The adviser’s opinion vindicates the internet search giant’s position that it cannot erase legal content from the Web even if it is harmful to an individual. But the opinion also rejected the view of many internet firms that they are not bound by EU privacy law.
“Requesting search engine service providers to suppress legitimate and legal information that has entered the public domain would entail an interference with the freedom of expression,” the court said in a statement communicating Advocate General Niilo Jaaskinen’s opinion.
Jaaskinen said that while internet firms operating in the European Union must adhere to national data protection legislation that did not oblige them to remove personal content produced by others.
“Search engine service providers are not responsible, on the basis of the Data Protection Directive, for personal data appearing on web pages they process,” the statement said.
A final judgment on the case is expected before the end of the year.
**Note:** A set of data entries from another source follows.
File: src/sv/pfvc_pkg.sv
// types, constants and microcode table shared by the velocity controller
package pfvc_pkg;

    localparam int VEL_W    = 16;
    localparam int ERR_W    = 17;
    localparam int DIFF_W   = 18;
    localparam int MAG_W    = 17;
    localparam int DT_W     = 20;
    localparam int STAT_W   = 8;
    localparam int ACC32_W  = 32;
    localparam int TERM_W   = 32;
    localparam int PROD_W   = VEL_W + TERM_W;
    localparam int ACC_W    = PROD_W + 2;
    localparam int FRAC_W   = 8;
    localparam int DIV_W    = MAG_W + DT_W;
    localparam int STEP_W   = 4;
    localparam int CFG_IDX_W = 3;

    localparam logic [DT_W-1:0] US_PER_SECOND = DT_W'(1000000);

    localparam logic [1:0] OP_MEASURED = 2'd0;
    localparam logic [1:0] OP_TARGET   = 2'd1;
    localparam logic [1:0] OP_STATUS   = 2'd2;

    localparam logic signed [STAT_W-1:0] DISABLE_STATUS = 8'sd2;

    localparam logic [CFG_IDX_W-1:0] REG_KP      = 3'd0;
    localparam logic [CFG_IDX_W-1:0] REG_KI      = 3'd1;
    localparam logic [CFG_IDX_W-1:0] REG_KD      = 3'd2;
    localparam logic [CFG_IDX_W-1:0] REG_KF      = 3'd3;
    localparam logic [CFG_IDX_W-1:0] REG_CEILING = 3'd4;
    localparam logic [CFG_IDX_W-1:0] REG_FLOOR   = 3'd5;

    localparam logic signed [VEL_W-1:0] KP_RESET      = 16'sd2560;
    localparam logic signed [VEL_W-1:0] KI_RESET      = 16'sd0;
    localparam logic signed [VEL_W-1:0] KD_RESET      = 16'sd0;
    localparam logic signed [VEL_W-1:0] KF_RESET      = 16'sd256;
    localparam logic signed [VEL_W-1:0] CEILING_RESET = 16'sd12800;
    localparam logic signed [VEL_W-1:0] FLOOR_RESET   = 16'sd0;
    localparam logic signed [VEL_W-1:0] TARGET_RESET  = 16'sd512;

    typedef struct packed {
        logic [1:0]               opcode;
        logic signed [VEL_W-1:0]  velocity_value;
        logic [DT_W-1:0]          elapsed_us;
        logic signed [STAT_W-1:0] status_code;
    } in_item_t;

    typedef struct packed {
        logic signed [VEL_W-1:0] throttle_command;
        logic                    updated;
    } out_item_t;

    typedef enum logic [3:0] {
        U_LOAD,
        U_ERR,
        U_SCALE,
        U_DIV_GO,
        U_NOP,
        U_RATE,
        U_MUL,
        U_ADD,
        U_CLAMP,
        U_EMIT
    } uop_t;

    typedef enum logic [1:0] {
        T_PROP,
        T_INTEG,
        T_DERIV,
        T_FEED
    } term_sel_t;

    typedef enum logic [2:0] {
        J_NEXT,
        J_WAIT_IN,
        J_SKIP,
        J_WAIT_DIV,
        J_WAIT_OUT
    } jump_t;

    typedef struct packed {
        uop_t              uop;
        term_sel_t         sel;
        jump_t             jump;
        logic [STEP_W-1:0] target;
    } ctl_word_t;

    localparam logic [STEP_W-1:0] S_WAIT = 4'd0;
    localparam logic [STEP_W-1:0] S_EMIT = 4'd15;

    function automatic ctl_word_t microcode(input logic [STEP_W-1:0] step);
        ctl_word_t cw;
        cw = '{U_NOP, T_PROP, J_NEXT, S_WAIT};
        case (step)
            4'd0:  cw = '{U_LOAD,   T_PROP,  J_WAIT_IN,  S_WAIT};
            4'd1:  cw = '{U_ERR,    T_PROP,  J_SKIP,     S_EMIT};
            4'd2:  cw = '{U_SCALE,  T_PROP,  J_NEXT,     S_WAIT};
            4'd3:  cw = '{U_DIV_GO, T_PROP,  J_NEXT,     S_WAIT};
            4'd4:  cw = '{U_NOP,    T_PROP,  J_WAIT_DIV, S_WAIT};
            4'd5:  cw = '{U_RATE,   T_PROP,  J_NEXT,     S_WAIT};
            4'd6:  cw = '{U_MUL,    T_PROP,  J_NEXT,     S_WAIT};
            4'd7:  cw = '{U_ADD,    T_PROP,  J_NEXT,     S_WAIT};
            4'd8:  cw = '{U_MUL,    T_INTEG, J_NEXT,     S_WAIT};
            4'd9:  cw = '{U_ADD,    T_INTEG, J_NEXT,     S_WAIT};
            4'd10: cw = '{U_MUL,    T_DERIV, J_NEXT,     S_WAIT};
            4'd11: cw = '{U_ADD,    T_DERIV, J_NEXT,     S_WAIT};
            4'd12: cw = '{U_MUL,    T_FEED,  J_NEXT,     S_WAIT};
            4'd13: cw = '{U_ADD,    T_FEED,  J_NEXT,     S_WAIT};
            4'd14: cw = '{U_CLAMP,  T_PROP,  J_NEXT,     S_WAIT};
            4'd15: cw = '{U_EMIT,   T_PROP,  J_WAIT_OUT, S_WAIT};
            default: cw = '{U_NOP,  T_PROP,  J_NEXT,     S_WAIT};
        endcase
        return cw;
    endfunction

endpackage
Judges in the European Court of Justice are not bound by the advocate general’s opinion, but follow such recommendations in the majority of cases.
The opinion follows a complaint by a Spanish man that an auction notice of his home after it was repossessed infringes his privacy and should be deleted from Google’s search results.
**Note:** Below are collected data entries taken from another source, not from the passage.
## src/rtl/gregorian_date_arithmetic_top_assert.svh

```systemverilog
// Assertion macros shared by the date arithmetic RTL.
// Every macro expects a clock named clk and an active-low reset named arst_n.
`ifndef GREGORIAN_DATE_ARITHMETIC_TOP_ASSERT_SVH
`define GREGORIAN_DATE_ARITHMETIC_TOP_ASSERT_SVH

// The consequent must hold in the same cycle as the antecedent.
`define GDA_ASSERT_SAME(label, ante, cons, msg) \
	label: assert property (@(posedge clk) disable iff (!arst_n) (ante) |-> (cons)) \
		else $error(msg);

// The consequent must hold in the cycle after the antecedent.
`define GDA_ASSERT_NEXT(label, ante, cons, msg) \
	label: assert property (@(posedge clk) disable iff (!arst_n) (ante) |=> (cons)) \
		else $error(msg);

`endif

```

## src/rtl/gda_pkg.sv

```systemverilog
`timescale 1ns / 1ps
// Shared types, constants and calendar helper functions for the
// Gregorian date arithmetic block. Depends on nothing.
package gda_pkg;

	localparam int unsigned MAX_YEAR    = 9999;
	localparam int unsigned OFFSET_BITS = 17;

	localparam int DAY_W  = 5;
	localparam int MON_W  = 4;
	localparam int YEAR_W = 14;
	localparam int SER_W  = 22;
	localparam int ORD_W  = 2;

	// Running day count of the month walk, wide enough for day + offset.
	localparam int WDAY_W = OFFSET_BITS + 2;

	// Division by 100 as a multiplication by a reciprocal, exact for 14-bit years.
	localparam int RECIP_W     = 13;
	localparam int RECIP_SHIFT = 19;
	localparam logic [RECIP_W-1:0] RECIP_100 = 13'd5243;
	localparam int QUO_W  = 8;
	localparam int PROD_W = YEAR_W + RECIP_W;

	// Intermediate serial width before the final truncation.
	localparam int SUM_W = SER_W + 1;

	localparam logic [YEAR_W-1:0] MAX_YEAR_V = YEAR_W'(MAX_YEAR);

	// Datapath operation codes.
	typedef logic [3:0] op_t;
	localparam op_t OP_IDLE        = 4'd0;
	localparam op_t OP_LOAD        = 4'd1;
	localparam op_t OP_DIV_YEAR    = 4'd2;
	localparam op_t OP_CHECK       = 4'd3;
	localparam op_t OP_DIV_SHIFTED = 4'd4;
	localparam op_t OP_SERIAL_A    = 4'd5;
	localparam op_t OP_SERIAL_B    = 4'd6;
	localparam op_t OP_COMPARE     = 4'd7;
	localparam op_t OP_WALK        = 4'd8;
	localparam op_t OP_PUBLISH     = 4'd9;

	// Order codes of the result.
	localparam logic [ORD_W-1:0] ORD_EARLIER = 2'd0;
	localparam logic [ORD_W-1:0] ORD_EQUAL   = 2'd1;
	localparam logic [ORD_W-1:0] ORD_LATER   = 2'd2;

	typedef struct packed {
		op_t  op;
		logic sel;   // 0: first date, 1: second date
	} gda_cmd_t;

	typedef struct packed {
		logic walk_done;
	} gda_stat_t;

	function automatic logic [DAY_W-1:0] month_len(input logic [MON_W-1:0] m, input logic leap);
		logic [DAY_W-1:0] len;
		if (m == 4'd2) begin
			len = leap ? 5'd29 : 5'd28;
		end else if (m inside {4'd4, 4'd6, 4'd9, 4'd11}) begin
			len = 5'd30;
		end else begin
			len = 5'd31;
		end
		return len;
	endfunction

	// Days from March 1 to the start of the month, months counted from March.
	function automatic logic [8:0] march_days(input logic [MON_W-1:0] mm);
		logic [8:0] days;
		case (mm)
			4'd0:    days = 9'd0;
			4'd1:    days = 9'd31;
			4'd2:    days = 9'd61;
			4'd3:    days = 9'd92;
			4'd4:    days = 9'd122;
			4'd5:    days = 9'd153;
			4'd6:    days = 9'd184;
			4'd7:    days = 9'd214;
			4'd8:    days = 9'd245;
			4'd9:    days = 9'd275;
			4'd10:   days = 9'd306;
			4'd11:   days = 9'd337;
			default: days = 9'd0;
		endcase
		return days;
	endfunction

endpackage

```

## src/rtl/gda_ctrl.sv

```systemverilog
`timescale 1ns / 1ps
// Controller of the date arithmetic block: sequences the datapath steps
// and owns both handshakes. Depends on gda_pkg.
module gda_ctrl (
	input  logic                clk,
	input  logic                arst_n,
	input  logic                in_valid,
	output logic                in_ready,
	output logic                out_valid,
	input  logic                out_ready,
	output gda_pkg::gda_cmd_t   cmd,
	input  gda_pkg::gda_stat_t  stat
);
	import gda_pkg::*;

	localparam logic [3:0] ST_IDLE  = 4'd0;
	localparam logic [3:0] ST_DIVY  = 4'd1;
	localparam logic [3:0] ST_CHECK = 4'd2;
	localparam logic [3:0] ST_DIVS  = 4'd3;
	localparam logic [3:0] ST_SERA  = 4'd4;
	localparam logic [3:0] ST_SERB  = 4'd5;
	localparam logic [3:0] ST_CMP   = 4'd6;
	localparam logic [3:0] ST_WALK  = 4'd7;
	localparam logic [3:0] ST_DONE  = 4'd8;

	logic [3:0] state_q;
	logic       sel_q;
	logic       out_valid_q;
	logic       out_free;

	assign out_free  = !out_valid_q || out_ready;
	assign in_ready  = (state_q == ST_IDLE);
	assign out_valid = out_valid_q;

	always_comb begin
		cmd.sel = sel_q;
		case (state_q)
			ST_IDLE:  cmd.op = in_valid ? OP_LOAD : OP_IDLE;
			ST_DIVY:  cmd.op = OP_DIV_YEAR;
			ST_CHECK: cmd.op = OP_CHECK;
			ST_DIVS:  cmd.op = OP_DIV_SHIFTED;
			ST_SERA:  cmd.op = OP_SERIAL_A;
			ST_SERB:  cmd.op = OP_SERIAL_B;
			ST_CMP:   cmd.op = OP_COMPARE;
			ST_WALK:  cmd.op = stat.walk_done ? OP_IDLE : OP_WALK;
			ST_DONE:  cmd.op = out_free ? OP_PUBLISH : OP_IDLE;
			default:  cmd.op = OP_IDLE;
		endcase
	end

	always_ff @(posedge clk or negedge arst_n) begin
		if (!arst_n) begin
			state_q     <= ST_IDLE;
			sel_q       <= 1'b0;
			out_valid_q <= 1'b0;
		end else begin
			case (state_q)
				ST_IDLE: begin
					if (in_valid) begin
						state_q <= ST_DIVY;
						sel_q   <= 1'b0;
					end
				end
				ST_DIVY:  state_q <= ST_CHECK;
				ST_CHECK: state_q <= ST_DIVS;
				ST_DIVS:  state_q <= ST_SERA;
				ST_SERA:  state_q <= ST_SERB;
				ST_SERB: begin
					if (sel_q) begin
						state_q <= ST_CMP;
					end else begin
						state_q <= ST_DIVY;
						sel_q   <= 1'b1;
					end
				end
				ST_CMP: state_q <= ST_WALK;
				ST_WALK: begin
					if (stat.walk_done) begin
						state_q <= ST_DONE;
					end
				end
				ST_DONE: begin
					if (out_free) begin
						state_q <= ST_IDLE;
					end
				end
				default: state_q <= ST_IDLE;
			endcase

			if (state_q == ST_DONE && out_free) begin
				out_valid_q <= 1'b1;
			end else if (out_ready) begin
				out_valid_q <= 1'b0;
			end
		end
	end

endmodule

```

## src/rtl/gda_datapath.sv

```systemverilog
`timescale 1ns / 1ps
// Datapath of the date arithmetic block: input capture, validity check,
// serial numbers, comparison, month walk and result registers. Depends on gda_pkg.
module gda_datapath (
	input  logic                                 clk,
	input  gda_pkg::gda_cmd_t                    cmd,
	output gda_pkg::gda_stat_t                   stat,
	input  logic [gda_pkg::DAY_W-1:0]            day_in,
	input  logic [gda_pkg::MON_W-1:0]            month_in,
	input  logic [gda_pkg::YEAR_W-1:0]           year_in,
	input  logic signed [gda_pkg::OFFSET_BITS-1:0] day_offset,
	input  logic [gda_pkg::DAY_W-1:0]            other_day,
	input  logic [gda_pkg::MON_W-1:0]            other_month,
	input  logic [gda_pkg::YEAR_W-1:0]           other_year,
	output logic [gda_pkg::DAY_W-1:0]            res_day,
	output logic [gda_pkg::MON_W-1:0]            res_month,
	output logic [gda_pkg::YEAR_W-1:0]           res_year,
	output logic                                 first_valid,
	output logic                                 second_valid,
	output logic                                 out_of_range,
	output logic [gda_pkg::SER_W-1:0]            first_serial,
	output logic [gda_pkg::SER_W-1:0]            second_serial,
	output logic [gda_pkg::SER_W-1:0]            distance,
	output logic [gda_pkg::ORD_W-1:0]            order
);
	import gda_pkg::*;

	// Captured request.
	logic [DAY_W-1:0]              d1_q, d2_q;
	logic [MON_W-1:0]              m1_q, m2_q;
	logic [YEAR_W-1:0]             y1_q, y2_q;
	logic signed [OFFSET_BITS-1:0] off_q;

	// Shared arithmetic registers.
	logic [QUO_W-1:0]  quo_q;
	logic [MON_W-1:0]  mm_q;
	logic [YEAR_W-1:0] yy_q;
	logic [SUM_W-1:0]  t_q;
	logic              v1_q, v2_q;
	logic [SER_W-1:0]  s1_q, s2_q;
	logic [SER_W-1:0]  dist_q;
	logic [ORD_W-1:0]  ord_q;

	// Month walk state.
	logic signed [WDAY_W-1:0] wday_q;
	logic [MON_W-1:0]         wmon_q;
	logic [YEAR_W-1:0]        wyear_q;
	logic [1:0]               ymod4_q;
	logic [6:0]               ymod100_q;
	logic [1:0]               cmod4_q;
	logic                     oor_q;

	// Operand of the selected date.
	logic [DAY_W-1:0]  cur_d;
	logic [MON_W-1:0]  cur_m;
	logic [YEAR_W-1:0] cur_y;

	assign cur_d = cmd.sel ? d2_q : d1_q;
	assign cur_m = cmd.sel ? m2_q : m1_q;
	assign cur_y = cmd.sel ? y2_q : y1_q;

	// Divide by 100 through the reciprocal.
	logic [YEAR_W-1:0] mul_in;
	logic [PROD_W-1:0] prod;
	logic [QUO_W-1:0]  quo;

	assign mul_in = (cmd.op == OP_DIV_YEAR) ? cur_y : yy_q;
	assign prod   = PROD_W'(mul_in) * PROD_W'(RECIP_100);
	assign quo    = prod[RECIP_SHIFT +: QUO_W];

	// Validity check of the selected date; quo_q holds year / 100 here.
	logic [YEAR_W-1:0] hund;
	logic [YEAR_W-1:0] rem_full;
	logic [6:0]        rem100;
	logic              leap_chk;
	logic [DAY_W-1:0]  mlen_chk;
	logic              valid_chk;
	logic [MON_W-1:0]  mm_chk;
	logic [YEAR_W-1:0] yy_chk;

	assign hund     = (YEAR_W'(quo_q) << 6) + (YEAR_W'(quo_q) << 5) + (YEAR_W'(quo_q) << 2);
	assign rem_full = cur_y - hund;
	assign rem100   = rem_full[6:0];
	assign leap_chk = (cur_y[1:0] == 2'd0) && ((rem100 != 7'd0) || (quo_q[1:0] == 2'd0));
	assign mlen_chk = month_len(cur_m, leap_chk);
	assign valid_chk = (cur_y != '0) && (cur_y <= MAX_YEAR_V)
		&& (cur_m >= 4'd1) && (cur_m <= 4'd12)
		&& (cur_d != '0) && (cur_d <= mlen_chk);
	assign mm_chk = (cur_m <= 4'd2) ? (cur_m + 4'd9) : (cur_m - 4'd3);
	assign yy_chk = cur_y - YEAR_W'(mm_chk >= 4'd10);

	// Serial number: 365*yy + yy/4 in the first step, the rest in the second.
	logic [SUM_W-1:0] t_sum;
	logic [SUM_W-1:0] ser_sum;
	logic             cur_v;

	assign t_sum = (SUM_W'(yy_q) << 8) + (SUM_W'(yy_q) << 6) + (SUM_W'(yy_q) << 5)
		+ (SUM_W'(yy_q) << 3) + (SUM_W'(yy_q) << 2) + SUM_W'(yy_q) + SUM_W'(yy_q >> 2);
	assign ser_sum = t_q - SUM_W'(quo_q) + SUM_W'(quo_q >> 2)
		+ SUM_W'(march_days(mm_q)) + SUM_W'(cur_d) - SUM_W'(1);
	assign cur_v = cmd.sel ? v2_q : v1_q;

	// Month walk step.
	logic                     leap_w;
	logic [DAY_W-1:0]         mlen_w;
	logic [DAY_W-1:0]         plen_w;
	logic signed [WDAY_W-1:0] mlen_s;
	logic signed [WDAY_W-1:0] plen_s;
	logic signed [WDAY_W-1:0] one_s;
	logic                     fwd;
	logic                     bwd;
	logic signed [WDAY_W-1:0] off_ext;
	logic signed [WDAY_W-1:0] d1_ext;

	assign leap_w  = (ymod4_q == 2'd0) && ((ymod100_q != 7'd0) || (cmod4_q == 2'd0));
	assign mlen_w  = month_len(wmon_q, leap_w);
	// The month before January is December of the previous year, always 31 days.
	assign plen_w  = (wmon_q <= 4'd1) ? 5'd31 : month_len(wmon_q - 4'd1, leap_w);
	assign mlen_s  = WDAY_W'(mlen_w);
	assign plen_s  = WDAY_W'(plen_w);
	assign one_s   = WDAY_W'(1);
	assign fwd     = wday_q > mlen_s;
	assign bwd     = wday_q < one_s;
	assign off_ext = WDAY_W'(off_q);
	assign d1_ext  = WDAY_W'(d1_q);

	assign stat.walk_done = !v1_q || oor_q || (!fwd && !bwd);

	always_ff @(posedge clk) begin
		case (cmd.op)
			OP_LOAD: begin
				d1_q  <= day_in;
				m1_q  <= month_in;
				y1_q  <= year_in;
				off_q <= day_offset;
				d2_q  <= other_day;
				m2_q  <= other_month;
				y2_q  <= other_year;
			end
			OP_DIV_YEAR, OP_DIV_SHIFTED: begin
				quo_q <= quo;
			end
			OP_CHECK: begin
				mm_q <= mm_chk;
				yy_q <= yy_chk;
				if (cmd.sel) begin
					v2_q <= valid_chk;
				end else begin
					v1_q      <= valid_chk;
					wday_q    <= d1_ext + off_ext;
					wmon_q    <= m1_q;
					wyear_q   <= y1_q;
					ymod4_q   <= y1_q[1:0];
					ymod100_q <= rem100;
					cmod4_q   <= quo_q[1:0];
					oor_q     <= 1'b0;
				end
			end
			OP_SERIAL_A: begin
				t_q <= t_sum;
			end
			OP_SERIAL_B: begin
				if (cmd.sel) begin
					s2_q <= cur_v ? ser_sum[SER_W-1:0] : '0;
				end else begin
					s1_q <= cur_v ? ser_sum[SER_W-1:0] : '0;
				end
			end
			OP_COMPARE: begin
				dist_q <= (s1_q > s2_q) ? (s1_q - s2_q) : (s2_q - s1_q);
				if (s1_q < s2_q) begin
					ord_q <= ORD_EARLIER;
				end else if (s1_q == s2_q) begin
					ord_q <= ORD_EQUAL;
				end else begin
					ord_q <= ORD_LATER;
				end
			end
			OP_WALK: begin
				if (fwd) begin
					if (wmon_q == 4'd12) begin
						if (wyear_q >= MAX_YEAR_V) begin
							// Ran past the last year: clamp to its last day.
							oor_q   <= 1'b1;
							wday_q  <= WDAY_W'(31);
							wmon_q  <= 4'd12;
							wyear_q <= MAX_YEAR_V;
						end else begin
							wday_q  <= wday_q - mlen_s;
							wmon_q  <= 4'd1;
							wyear_q <= wyear_q + YEAR_W'(1);
							ymod4_q <= ymod4_q + 2'd1;
							if (ymod100_q == 7'd99) begin
								ymod100_q <= 7'd0;
								cmod4_q   <= cmod4_q + 2'd1;
							end else begin
								ymod100_q <= ymod100_q + 7'd1;
							end
						end
					end else begin
						wday_q <= wday_q - mlen_s;
						wmon_q <= wmon_q + 4'd1;
					end
				end else if (bwd) begin
					if (wmon_q <= 4'd1) begin
						if (wyear_q <= YEAR_W'(1)) begin
							// Ran before year one: clamp to its first day.
							oor_q   <= 1'b1;
							wday_q  <= one_s;
							wmon_q  <= 4'd1;
							wyear_q <= YEAR_W'(1);
						end else begin
							wday_q  <= wday_q + plen_s;
							wmon_q  <= 4'd12;
							wyear_q <= wyear_q - YEAR_W'(1);
							ymod4_q <= ymod4_q - 2'd1;
							if (ymod100_q == 7'd0) begin
								ymod100_q <= 7'd99;
								cmod4_q   <= cmod4_q - 2'd1;
							end else begin
								ymod100_q <= ymod100_q - 7'd1;
							end
						end
					end else begin
						wday_q <= wday_q + plen_s;
						wmon_q <= wmon_q - 4'd1;
					end
				end
			end
			OP_PUBLISH: begin
				res_day       <= v1_q ? wday_q[DAY_W-1:0] : d1_q;
				res_month     <= v1_q ? wmon_q : m1_q;
				res_year      <= v1_q ? wyear_q : y1_q;
				first_valid   <= v1_q;
				second_valid  <= v2_q;
				out_of_range  <= v1_q && oor_q;
				first_serial  <= s1_q;
				second_serial <= s2_q;
				distance      <= dist_q;
				order         <= ord_q;
			end
			default: begin
			end
		endcase
	end

endmodule

```

## src/rtl/gregorian_date_arithmetic_top.sv

```systemverilog
`timescale 1ns / 1ps
// Gregorian date arithmetic: validity of two dates, offset addition on the
// first date, day serials, distance and order.
// Channels: one input request (both dates and a signed day offset) over
// in_valid/in_ready, one result over out_valid/out_ready.
// in_ready is high only while the block is idle; one request is worked at a time.
// The work is a fixed sequence of steps followed by the month walk, which steps
// one month per cycle until the offset is used up; the fixed part is two serial
// computations through one shared multiplier.
// The result sits in an output register; a new request is accepted while it
// waits, and the next result is held back until the receiver takes the first.
// A stalled receiver therefore stalls the block only at the end of the next request.
// Reset clears the controller and the output valid; no result is pending after it.
module gregorian_date_arithmetic_top (
	input  logic                                   clk,
	input  logic                                   arst_n,
	input  logic                                   in_valid,
	output logic                                   in_ready,
	input  logic [gda_pkg::DAY_W-1:0]              day_in,
	input  logic [gda_pkg::MON_W-1:0]              month_in,
	input  logic [gda_pkg::YEAR_W-1:0]             year_in,
	input  logic signed [gda_pkg::OFFSET_BITS-1:0] day_offset,
	input  logic [gda_pkg::DAY_W-1:0]              other_day,
	input  logic [gda_pkg::MON_W-1:0]              other_month,
	input  logic [gda_pkg::YEAR_W-1:0]             other_year,
	output logic                                   out_valid,
	input  logic                                   out_ready,
	output logic [gda_pkg::DAY_W-1:0]              res_day,
	output logic [gda_pkg::MON_W-1:0]              res_month,
	output logic [gda_pkg::YEAR_W-1:0]             res_year,
	output logic                                   first_valid,
	output logic                                   second_valid,
	output logic                                   out_of_range,
	output logic [gda_pkg::SER_W-1:0]              first_serial,
	output logic [gda_pkg::SER_W-1:0]              second_serial,
	output logic [gda_pkg::SER_W-1:0]              distance,
	output logic [gda_pkg::ORD_W-1:0]              order
);
	import gda_pkg::*;

	`include "gregorian_date_arithmetic_top_assert.svh"

	gda_cmd_t  cmd;
	gda_stat_t stat;

	gda_ctrl u_ctrl (
		.clk       (clk),
		.arst_n    (arst_n),
		.in_valid  (in_valid),
		.in_ready  (in_ready),
		.out_valid (out_valid),
		.out_ready (out_ready),
		.cmd       (cmd),
		.stat      (stat)
	);

	gda_datapath u_datapath (
		.clk           (clk),
		.cmd           (cmd),
		.stat          (stat),
		.day_in        (day_in),
		.month_in      (month_in),
		.year_in       (year_in),
		.day_offset    (day_offset),
		.other_day     (other_day),
		.other_month   (other_month),
		.other_year    (other_year),
		.res_day       (res_day),
		.res_month     (res_month),
		.res_year      (res_year),
		.first_valid   (first_valid),
		.second_valid  (second_valid),
		.out_of_range  (out_of_range),
		.first_serial  (first_serial),
		.second_serial (second_serial),
		.distance      (distance),
		.order         (order)
	);

	`GDA_ASSERT_NEXT(a_accept_starts, in_valid && in_ready, cmd.op == OP_DIV_YEAR && !cmd.sel, "accepted request did not start the first division")
	`GDA_ASSERT_SAME(a_invalid_first, out_valid && !first_valid, !out_of_range && first_serial == '0, "invalid first date carries range flag or serial")
	`GDA_ASSERT_SAME(a_invalid_second, out_valid && !second_valid, second_serial == '0, "invalid second date carries a serial")
	`GDA_ASSERT_SAME(a_order_distance, out_valid, (order == ORD_EQUAL) == (distance == '0), "order and distance disagree")

endmodule
```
It is just one of 180 similar cases in Spain to have content deleted from Google searches. Those cases are on hold pending the EU court’s decision.
The original auction notice was published in a Spanish newspaper, which said it was under a legal obligation to publish the notice.
Google welcomed the advocate general’s opinion, saying it supported the company’s view that deleting such content amounted to censorship.
“This is a good opinion for free expression,” Google’s Bill Echikson said in an emailed statement.
But Internet companies may be disappointed at the opinion that they should follow EU privacy law even if the data is handled outside the European Union. Many internet firms maintain that handling data outside the 27-member bloc puts them beyond the reach of EU privacy law.
The advocate general disagreed and said that even the presence of an ads business which is fundamental to the business model of companies such as Google means they should follow EU law. If that view is upheld by the ECJ judges it could put search firms under even more pressure to protect the data of privacy hungry Europeans.